| Information given |
* * * * * * *
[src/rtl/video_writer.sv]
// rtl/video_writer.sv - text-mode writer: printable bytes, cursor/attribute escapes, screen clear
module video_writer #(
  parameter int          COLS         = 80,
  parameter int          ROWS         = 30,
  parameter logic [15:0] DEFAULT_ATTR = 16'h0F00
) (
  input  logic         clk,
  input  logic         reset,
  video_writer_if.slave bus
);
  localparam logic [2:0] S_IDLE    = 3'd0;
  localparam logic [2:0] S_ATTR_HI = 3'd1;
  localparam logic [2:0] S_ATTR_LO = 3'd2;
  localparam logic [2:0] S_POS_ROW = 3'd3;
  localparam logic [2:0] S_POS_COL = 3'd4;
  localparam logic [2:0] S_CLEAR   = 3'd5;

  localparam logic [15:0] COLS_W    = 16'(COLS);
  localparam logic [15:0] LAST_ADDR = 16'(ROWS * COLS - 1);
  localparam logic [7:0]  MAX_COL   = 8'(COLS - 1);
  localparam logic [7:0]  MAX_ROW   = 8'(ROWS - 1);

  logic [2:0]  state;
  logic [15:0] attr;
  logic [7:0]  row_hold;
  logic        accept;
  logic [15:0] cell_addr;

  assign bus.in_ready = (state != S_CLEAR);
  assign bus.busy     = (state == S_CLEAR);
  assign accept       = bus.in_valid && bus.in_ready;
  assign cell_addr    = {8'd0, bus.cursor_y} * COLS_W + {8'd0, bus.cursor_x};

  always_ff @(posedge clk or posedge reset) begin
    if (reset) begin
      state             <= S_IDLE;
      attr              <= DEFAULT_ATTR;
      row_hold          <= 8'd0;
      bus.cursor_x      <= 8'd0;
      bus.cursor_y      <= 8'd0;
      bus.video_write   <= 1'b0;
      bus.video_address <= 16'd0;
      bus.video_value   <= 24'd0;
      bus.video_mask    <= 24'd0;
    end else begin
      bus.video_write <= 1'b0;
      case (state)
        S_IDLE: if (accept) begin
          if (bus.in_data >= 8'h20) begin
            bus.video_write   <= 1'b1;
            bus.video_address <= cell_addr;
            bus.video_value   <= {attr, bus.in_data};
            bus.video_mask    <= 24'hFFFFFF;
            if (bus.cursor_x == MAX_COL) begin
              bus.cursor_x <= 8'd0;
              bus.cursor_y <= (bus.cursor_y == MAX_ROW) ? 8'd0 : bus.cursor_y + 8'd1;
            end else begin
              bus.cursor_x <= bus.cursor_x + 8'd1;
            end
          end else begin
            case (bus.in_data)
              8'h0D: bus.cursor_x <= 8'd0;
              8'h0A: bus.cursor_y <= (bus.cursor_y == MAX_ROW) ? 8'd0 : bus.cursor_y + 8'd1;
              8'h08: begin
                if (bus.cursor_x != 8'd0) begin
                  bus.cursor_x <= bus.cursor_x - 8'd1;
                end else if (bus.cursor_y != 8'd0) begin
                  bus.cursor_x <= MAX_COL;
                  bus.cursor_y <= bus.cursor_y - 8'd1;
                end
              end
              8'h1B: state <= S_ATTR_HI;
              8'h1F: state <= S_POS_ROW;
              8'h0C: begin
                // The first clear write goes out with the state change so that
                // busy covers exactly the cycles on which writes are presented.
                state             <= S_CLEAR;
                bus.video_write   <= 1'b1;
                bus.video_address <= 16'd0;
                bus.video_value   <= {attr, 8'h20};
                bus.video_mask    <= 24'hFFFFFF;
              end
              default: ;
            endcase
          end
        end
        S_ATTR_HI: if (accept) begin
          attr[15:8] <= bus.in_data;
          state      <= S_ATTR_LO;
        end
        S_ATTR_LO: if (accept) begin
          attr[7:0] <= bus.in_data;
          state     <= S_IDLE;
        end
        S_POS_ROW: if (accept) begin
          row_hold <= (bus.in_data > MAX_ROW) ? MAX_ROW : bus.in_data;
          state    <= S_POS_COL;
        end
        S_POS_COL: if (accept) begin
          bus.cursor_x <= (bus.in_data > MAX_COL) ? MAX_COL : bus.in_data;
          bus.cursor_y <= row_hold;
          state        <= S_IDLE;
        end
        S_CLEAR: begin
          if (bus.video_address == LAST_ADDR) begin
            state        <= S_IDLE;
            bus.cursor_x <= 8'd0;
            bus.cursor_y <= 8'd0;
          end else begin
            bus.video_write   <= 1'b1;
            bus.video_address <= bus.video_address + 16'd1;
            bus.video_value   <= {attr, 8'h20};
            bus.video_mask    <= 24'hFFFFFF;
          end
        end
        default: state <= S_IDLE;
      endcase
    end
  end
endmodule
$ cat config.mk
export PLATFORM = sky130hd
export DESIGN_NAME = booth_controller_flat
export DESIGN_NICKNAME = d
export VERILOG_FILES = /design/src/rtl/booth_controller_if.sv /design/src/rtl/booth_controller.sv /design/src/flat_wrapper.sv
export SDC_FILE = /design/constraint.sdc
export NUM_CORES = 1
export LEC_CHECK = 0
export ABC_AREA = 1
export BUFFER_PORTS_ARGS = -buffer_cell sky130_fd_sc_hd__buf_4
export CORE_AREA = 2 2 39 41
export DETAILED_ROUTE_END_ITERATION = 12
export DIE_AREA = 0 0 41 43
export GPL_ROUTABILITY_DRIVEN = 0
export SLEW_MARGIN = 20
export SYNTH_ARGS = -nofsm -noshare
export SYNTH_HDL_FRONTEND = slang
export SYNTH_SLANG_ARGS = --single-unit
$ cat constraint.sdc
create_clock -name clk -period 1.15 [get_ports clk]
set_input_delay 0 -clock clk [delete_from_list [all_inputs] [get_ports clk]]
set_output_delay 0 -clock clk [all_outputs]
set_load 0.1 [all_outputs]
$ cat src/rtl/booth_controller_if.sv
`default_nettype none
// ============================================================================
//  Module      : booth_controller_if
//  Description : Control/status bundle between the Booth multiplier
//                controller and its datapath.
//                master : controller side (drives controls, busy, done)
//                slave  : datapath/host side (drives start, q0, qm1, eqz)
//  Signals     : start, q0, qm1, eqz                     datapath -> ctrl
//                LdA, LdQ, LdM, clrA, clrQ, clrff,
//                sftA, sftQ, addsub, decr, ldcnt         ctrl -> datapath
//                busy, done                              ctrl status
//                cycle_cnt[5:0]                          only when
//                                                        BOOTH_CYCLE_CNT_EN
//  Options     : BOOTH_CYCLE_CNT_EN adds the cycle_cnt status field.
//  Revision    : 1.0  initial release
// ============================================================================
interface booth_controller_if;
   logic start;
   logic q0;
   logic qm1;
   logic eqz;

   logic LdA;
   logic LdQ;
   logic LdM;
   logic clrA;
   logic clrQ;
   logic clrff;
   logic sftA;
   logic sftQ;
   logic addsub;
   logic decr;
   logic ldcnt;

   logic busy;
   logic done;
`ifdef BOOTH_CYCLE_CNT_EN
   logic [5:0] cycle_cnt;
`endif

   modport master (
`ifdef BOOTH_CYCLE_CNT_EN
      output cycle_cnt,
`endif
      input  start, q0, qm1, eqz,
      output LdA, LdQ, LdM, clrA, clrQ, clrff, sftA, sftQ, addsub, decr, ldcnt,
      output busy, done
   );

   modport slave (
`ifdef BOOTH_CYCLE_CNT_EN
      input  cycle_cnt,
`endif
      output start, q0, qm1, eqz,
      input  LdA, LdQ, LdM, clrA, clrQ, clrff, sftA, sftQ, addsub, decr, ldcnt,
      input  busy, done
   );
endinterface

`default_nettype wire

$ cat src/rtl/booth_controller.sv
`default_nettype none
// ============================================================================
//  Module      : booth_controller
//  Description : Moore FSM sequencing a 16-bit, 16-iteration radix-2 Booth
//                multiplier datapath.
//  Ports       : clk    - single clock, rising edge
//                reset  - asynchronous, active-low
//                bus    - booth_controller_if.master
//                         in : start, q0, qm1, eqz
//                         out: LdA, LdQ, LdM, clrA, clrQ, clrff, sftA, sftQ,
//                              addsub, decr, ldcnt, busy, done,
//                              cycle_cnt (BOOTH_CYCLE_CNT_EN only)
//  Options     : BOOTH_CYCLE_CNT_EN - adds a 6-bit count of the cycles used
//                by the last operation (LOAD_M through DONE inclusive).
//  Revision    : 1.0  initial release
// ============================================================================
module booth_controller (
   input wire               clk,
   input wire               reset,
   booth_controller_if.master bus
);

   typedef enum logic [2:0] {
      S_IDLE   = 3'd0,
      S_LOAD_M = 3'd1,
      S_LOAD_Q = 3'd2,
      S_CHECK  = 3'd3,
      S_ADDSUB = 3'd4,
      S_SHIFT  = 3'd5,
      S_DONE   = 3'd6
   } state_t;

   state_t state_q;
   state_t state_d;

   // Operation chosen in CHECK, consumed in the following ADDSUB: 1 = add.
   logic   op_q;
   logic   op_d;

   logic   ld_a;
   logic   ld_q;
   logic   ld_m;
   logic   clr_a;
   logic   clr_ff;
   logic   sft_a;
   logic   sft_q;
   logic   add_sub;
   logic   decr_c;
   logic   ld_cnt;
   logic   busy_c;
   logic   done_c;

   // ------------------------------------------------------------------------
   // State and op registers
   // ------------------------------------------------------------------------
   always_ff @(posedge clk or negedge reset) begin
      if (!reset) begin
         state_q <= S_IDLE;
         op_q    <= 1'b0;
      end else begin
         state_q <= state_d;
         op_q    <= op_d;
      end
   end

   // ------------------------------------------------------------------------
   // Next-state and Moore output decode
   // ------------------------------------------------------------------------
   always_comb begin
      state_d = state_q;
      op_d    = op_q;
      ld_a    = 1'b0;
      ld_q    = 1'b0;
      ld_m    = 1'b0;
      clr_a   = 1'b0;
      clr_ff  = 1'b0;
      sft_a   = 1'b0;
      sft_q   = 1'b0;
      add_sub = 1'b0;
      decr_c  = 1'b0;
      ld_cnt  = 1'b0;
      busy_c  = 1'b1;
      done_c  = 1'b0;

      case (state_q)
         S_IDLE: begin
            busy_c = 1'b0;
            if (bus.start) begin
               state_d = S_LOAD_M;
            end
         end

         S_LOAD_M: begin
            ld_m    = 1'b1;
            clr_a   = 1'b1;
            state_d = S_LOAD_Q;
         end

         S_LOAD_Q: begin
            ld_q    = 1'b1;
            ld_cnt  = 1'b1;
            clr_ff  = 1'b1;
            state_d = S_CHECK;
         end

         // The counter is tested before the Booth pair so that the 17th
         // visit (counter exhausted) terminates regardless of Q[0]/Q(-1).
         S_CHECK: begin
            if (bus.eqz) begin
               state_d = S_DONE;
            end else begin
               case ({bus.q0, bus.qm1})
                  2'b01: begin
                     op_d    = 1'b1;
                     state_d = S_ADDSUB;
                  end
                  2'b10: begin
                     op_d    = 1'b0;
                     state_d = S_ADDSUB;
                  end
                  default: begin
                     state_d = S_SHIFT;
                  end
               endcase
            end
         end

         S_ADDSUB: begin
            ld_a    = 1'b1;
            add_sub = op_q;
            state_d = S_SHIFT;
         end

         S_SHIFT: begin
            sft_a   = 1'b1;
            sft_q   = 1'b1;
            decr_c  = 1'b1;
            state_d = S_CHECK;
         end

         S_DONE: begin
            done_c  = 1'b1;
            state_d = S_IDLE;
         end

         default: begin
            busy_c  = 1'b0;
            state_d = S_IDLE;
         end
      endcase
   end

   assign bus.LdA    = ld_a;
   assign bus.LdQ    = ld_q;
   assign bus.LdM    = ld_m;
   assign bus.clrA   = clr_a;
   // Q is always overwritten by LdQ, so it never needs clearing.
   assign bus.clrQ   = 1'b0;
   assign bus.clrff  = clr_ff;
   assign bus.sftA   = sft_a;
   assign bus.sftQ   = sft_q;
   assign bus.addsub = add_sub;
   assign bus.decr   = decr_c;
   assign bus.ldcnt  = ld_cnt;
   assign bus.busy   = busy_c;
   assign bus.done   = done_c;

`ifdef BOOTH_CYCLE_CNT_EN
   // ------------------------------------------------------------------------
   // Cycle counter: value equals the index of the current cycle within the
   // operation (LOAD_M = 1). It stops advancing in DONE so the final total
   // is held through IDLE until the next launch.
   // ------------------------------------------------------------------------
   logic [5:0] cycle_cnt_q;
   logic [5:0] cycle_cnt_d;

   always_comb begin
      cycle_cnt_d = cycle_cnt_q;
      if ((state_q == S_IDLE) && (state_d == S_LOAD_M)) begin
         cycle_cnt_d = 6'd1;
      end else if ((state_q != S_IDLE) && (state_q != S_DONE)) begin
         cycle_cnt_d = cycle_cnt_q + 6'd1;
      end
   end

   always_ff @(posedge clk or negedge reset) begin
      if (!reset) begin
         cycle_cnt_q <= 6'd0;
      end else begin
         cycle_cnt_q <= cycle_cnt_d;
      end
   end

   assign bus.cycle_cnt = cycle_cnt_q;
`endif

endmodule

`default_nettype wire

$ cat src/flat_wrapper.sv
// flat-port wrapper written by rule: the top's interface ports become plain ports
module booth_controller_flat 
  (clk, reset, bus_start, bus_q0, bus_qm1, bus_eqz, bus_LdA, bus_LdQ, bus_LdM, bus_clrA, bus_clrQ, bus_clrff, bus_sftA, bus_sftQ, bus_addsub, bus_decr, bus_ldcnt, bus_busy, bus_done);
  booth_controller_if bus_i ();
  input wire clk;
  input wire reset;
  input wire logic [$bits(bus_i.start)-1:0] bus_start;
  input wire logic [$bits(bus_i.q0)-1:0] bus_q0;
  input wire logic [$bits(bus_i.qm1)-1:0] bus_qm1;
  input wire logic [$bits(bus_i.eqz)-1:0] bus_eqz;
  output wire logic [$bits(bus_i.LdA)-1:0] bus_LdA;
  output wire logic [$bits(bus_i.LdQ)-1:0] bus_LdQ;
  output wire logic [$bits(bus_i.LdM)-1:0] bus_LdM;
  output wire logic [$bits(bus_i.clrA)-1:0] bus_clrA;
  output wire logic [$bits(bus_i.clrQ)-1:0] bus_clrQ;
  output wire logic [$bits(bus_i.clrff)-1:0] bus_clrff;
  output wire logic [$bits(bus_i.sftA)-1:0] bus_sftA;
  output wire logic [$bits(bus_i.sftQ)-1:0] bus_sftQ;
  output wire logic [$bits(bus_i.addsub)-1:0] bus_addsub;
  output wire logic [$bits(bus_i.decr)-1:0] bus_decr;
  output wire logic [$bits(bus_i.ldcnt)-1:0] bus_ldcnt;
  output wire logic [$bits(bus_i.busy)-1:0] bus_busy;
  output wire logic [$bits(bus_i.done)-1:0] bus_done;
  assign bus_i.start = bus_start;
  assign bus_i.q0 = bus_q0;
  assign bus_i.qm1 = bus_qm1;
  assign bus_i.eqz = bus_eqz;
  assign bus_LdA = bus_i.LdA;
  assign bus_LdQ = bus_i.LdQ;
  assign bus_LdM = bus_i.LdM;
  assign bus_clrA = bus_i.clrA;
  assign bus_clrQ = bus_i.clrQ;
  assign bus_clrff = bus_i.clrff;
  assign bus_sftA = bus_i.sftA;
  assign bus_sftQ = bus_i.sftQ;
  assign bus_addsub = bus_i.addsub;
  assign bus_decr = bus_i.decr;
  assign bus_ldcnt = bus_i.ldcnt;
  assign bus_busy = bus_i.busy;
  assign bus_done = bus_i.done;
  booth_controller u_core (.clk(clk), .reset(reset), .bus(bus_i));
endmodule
* * * * * * *
| Exercise details |
Lines from the one containing "assign bus_busy = bus_i.busy;" through the final line of the entries above are to be output exactly; omit all others.

| Response area |
  assign bus_busy = bus_i.busy;
  assign bus_done = bus_i.done;
  booth_controller u_core (.clk(clk), .reset(reset), .bus(bus_i));
endmodule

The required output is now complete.